▶ [Work task]:
Write out again the entries from the first line to the line that includes "change 2: new", keeping both of those lines.

Records from a collection:
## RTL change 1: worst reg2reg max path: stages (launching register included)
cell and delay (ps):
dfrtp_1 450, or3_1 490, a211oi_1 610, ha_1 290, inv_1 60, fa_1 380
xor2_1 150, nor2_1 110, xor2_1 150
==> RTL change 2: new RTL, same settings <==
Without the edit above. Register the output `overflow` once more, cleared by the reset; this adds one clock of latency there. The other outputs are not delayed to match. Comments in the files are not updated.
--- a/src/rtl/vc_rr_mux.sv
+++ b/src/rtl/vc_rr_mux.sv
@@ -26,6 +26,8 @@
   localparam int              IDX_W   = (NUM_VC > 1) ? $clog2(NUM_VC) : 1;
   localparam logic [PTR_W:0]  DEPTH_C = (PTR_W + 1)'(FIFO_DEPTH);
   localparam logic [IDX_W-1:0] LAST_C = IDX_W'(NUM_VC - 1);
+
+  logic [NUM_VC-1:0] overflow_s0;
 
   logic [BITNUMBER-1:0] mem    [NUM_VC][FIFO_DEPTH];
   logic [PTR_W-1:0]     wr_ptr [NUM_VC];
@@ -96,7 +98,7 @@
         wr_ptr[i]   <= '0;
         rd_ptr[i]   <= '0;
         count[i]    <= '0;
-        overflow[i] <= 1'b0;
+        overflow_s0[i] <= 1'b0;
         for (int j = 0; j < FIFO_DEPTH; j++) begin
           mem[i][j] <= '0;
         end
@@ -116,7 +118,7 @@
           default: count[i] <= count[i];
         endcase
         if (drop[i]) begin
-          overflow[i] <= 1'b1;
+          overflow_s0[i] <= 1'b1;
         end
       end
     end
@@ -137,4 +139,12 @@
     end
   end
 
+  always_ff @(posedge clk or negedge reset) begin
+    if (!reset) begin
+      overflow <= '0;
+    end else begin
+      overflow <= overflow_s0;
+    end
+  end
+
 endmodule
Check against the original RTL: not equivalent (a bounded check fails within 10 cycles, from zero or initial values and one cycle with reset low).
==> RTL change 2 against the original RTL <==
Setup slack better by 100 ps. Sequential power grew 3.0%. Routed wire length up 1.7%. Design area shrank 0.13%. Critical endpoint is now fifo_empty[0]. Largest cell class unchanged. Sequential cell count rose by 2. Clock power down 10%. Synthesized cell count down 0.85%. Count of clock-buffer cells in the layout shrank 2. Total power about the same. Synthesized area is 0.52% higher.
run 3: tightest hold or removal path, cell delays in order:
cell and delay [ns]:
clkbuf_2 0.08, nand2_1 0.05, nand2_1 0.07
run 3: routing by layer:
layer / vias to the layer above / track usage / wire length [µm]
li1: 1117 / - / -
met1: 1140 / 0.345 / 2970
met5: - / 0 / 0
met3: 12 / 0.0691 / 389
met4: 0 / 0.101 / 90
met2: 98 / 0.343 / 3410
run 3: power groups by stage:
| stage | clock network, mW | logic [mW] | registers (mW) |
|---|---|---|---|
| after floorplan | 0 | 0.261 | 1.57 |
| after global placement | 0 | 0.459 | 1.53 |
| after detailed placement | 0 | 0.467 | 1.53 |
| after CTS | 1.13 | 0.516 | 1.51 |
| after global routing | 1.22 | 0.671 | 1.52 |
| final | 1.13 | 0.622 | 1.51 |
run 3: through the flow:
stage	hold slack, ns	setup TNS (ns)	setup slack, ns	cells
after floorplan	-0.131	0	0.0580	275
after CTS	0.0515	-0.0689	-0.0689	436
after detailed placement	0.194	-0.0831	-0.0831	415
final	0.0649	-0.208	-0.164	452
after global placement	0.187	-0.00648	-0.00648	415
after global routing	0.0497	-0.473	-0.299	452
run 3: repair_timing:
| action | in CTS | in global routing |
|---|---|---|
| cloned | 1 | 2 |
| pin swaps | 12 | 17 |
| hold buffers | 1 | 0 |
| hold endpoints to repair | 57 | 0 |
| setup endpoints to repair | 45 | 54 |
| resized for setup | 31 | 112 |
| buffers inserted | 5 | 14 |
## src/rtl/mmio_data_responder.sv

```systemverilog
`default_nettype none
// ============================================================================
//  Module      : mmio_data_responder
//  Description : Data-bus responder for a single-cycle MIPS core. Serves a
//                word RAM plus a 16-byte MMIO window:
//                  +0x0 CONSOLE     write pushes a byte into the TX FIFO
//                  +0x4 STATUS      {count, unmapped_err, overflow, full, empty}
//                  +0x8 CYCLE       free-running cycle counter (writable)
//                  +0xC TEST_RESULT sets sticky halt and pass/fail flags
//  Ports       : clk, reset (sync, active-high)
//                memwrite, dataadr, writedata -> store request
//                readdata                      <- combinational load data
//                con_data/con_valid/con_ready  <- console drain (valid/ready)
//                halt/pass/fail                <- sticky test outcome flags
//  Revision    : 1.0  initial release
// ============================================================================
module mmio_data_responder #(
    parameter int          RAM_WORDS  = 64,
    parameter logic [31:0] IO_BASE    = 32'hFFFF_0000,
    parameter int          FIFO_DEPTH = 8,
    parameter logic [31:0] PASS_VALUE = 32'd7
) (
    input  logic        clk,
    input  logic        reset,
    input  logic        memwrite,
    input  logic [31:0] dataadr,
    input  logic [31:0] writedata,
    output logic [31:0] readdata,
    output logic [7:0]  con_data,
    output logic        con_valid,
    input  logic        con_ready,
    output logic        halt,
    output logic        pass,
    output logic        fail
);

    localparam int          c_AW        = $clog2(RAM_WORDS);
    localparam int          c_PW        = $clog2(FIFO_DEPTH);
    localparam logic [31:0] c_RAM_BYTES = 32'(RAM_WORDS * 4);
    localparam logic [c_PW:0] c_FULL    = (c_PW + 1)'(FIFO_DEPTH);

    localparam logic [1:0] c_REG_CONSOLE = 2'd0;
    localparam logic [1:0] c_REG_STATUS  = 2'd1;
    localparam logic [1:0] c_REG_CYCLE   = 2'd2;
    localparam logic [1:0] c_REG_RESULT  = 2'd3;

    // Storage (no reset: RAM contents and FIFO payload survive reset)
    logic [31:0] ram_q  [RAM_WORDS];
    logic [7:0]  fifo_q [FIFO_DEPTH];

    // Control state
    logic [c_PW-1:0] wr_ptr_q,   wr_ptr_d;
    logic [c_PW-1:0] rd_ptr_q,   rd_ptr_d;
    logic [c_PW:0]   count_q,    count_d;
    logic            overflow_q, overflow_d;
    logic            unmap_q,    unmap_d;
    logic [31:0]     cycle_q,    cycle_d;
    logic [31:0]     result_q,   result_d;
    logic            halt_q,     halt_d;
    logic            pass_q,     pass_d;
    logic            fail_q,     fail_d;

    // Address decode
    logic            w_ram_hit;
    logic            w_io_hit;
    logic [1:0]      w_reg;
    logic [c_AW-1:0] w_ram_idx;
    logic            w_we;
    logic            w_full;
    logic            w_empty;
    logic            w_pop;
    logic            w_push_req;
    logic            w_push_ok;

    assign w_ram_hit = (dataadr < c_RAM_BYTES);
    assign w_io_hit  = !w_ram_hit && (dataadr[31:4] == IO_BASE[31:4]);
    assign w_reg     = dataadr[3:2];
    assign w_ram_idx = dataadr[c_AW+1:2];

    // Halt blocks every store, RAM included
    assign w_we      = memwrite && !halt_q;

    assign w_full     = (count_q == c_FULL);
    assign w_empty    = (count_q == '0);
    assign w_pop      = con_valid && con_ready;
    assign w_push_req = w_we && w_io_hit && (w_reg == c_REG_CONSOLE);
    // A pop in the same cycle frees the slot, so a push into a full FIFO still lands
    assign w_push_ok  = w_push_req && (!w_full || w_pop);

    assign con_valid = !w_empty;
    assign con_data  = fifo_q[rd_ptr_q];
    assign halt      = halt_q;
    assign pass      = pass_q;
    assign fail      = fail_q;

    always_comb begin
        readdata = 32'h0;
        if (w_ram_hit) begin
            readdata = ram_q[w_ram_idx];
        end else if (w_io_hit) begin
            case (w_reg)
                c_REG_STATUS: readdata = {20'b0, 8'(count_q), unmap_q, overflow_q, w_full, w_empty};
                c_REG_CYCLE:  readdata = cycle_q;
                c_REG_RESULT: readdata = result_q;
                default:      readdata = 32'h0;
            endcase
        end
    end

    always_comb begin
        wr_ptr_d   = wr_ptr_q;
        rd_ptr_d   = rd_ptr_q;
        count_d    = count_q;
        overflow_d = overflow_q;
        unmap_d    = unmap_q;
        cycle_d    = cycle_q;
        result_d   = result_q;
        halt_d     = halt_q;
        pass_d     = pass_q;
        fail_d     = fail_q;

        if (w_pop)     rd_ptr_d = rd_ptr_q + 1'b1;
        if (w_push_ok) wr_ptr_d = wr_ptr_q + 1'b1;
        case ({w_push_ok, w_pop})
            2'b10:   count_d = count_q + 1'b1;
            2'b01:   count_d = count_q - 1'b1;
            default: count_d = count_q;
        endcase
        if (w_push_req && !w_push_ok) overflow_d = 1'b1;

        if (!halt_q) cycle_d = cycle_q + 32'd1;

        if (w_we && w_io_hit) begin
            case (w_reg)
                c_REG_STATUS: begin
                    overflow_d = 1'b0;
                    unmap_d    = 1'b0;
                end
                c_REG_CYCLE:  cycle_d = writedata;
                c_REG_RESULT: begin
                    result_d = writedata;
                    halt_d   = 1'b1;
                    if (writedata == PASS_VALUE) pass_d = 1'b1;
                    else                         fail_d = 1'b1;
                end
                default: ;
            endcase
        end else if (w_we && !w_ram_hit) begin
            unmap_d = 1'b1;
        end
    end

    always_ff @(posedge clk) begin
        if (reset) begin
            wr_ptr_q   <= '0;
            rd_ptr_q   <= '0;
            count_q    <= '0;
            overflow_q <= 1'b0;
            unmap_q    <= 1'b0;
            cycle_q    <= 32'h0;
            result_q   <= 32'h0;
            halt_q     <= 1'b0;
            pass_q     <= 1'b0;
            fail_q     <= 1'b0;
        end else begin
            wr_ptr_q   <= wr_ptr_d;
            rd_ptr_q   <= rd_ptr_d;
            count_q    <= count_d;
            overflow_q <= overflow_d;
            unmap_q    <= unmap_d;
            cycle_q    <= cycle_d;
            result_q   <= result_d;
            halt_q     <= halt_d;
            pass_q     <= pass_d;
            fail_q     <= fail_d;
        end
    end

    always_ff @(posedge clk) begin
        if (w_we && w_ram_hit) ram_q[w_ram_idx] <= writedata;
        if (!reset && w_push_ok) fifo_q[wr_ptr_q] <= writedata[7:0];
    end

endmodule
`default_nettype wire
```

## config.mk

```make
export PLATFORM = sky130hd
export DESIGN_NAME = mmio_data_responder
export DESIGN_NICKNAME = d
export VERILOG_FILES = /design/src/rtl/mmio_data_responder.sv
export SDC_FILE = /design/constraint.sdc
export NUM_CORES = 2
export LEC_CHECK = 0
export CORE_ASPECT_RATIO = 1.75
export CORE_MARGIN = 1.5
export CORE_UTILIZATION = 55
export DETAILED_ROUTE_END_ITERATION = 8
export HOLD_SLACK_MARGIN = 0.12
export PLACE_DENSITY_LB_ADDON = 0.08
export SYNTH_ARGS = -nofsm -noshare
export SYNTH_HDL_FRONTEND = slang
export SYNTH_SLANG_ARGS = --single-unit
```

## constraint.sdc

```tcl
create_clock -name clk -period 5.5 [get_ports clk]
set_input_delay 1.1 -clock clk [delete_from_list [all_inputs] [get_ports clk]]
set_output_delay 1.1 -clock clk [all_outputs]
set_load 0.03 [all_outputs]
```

▶ [Exercise answer]:
## RTL change 1: worst reg2reg max path: stages (launching register included)
cell and delay (ps):
dfrtp_1 450, or3_1 490, a211oi_1 610, ha_1 290, inv_1 60, fa_1 380
xor2_1 150, nor2_1 110, xor2_1 150
==> RTL change 2: new RTL, same settings <==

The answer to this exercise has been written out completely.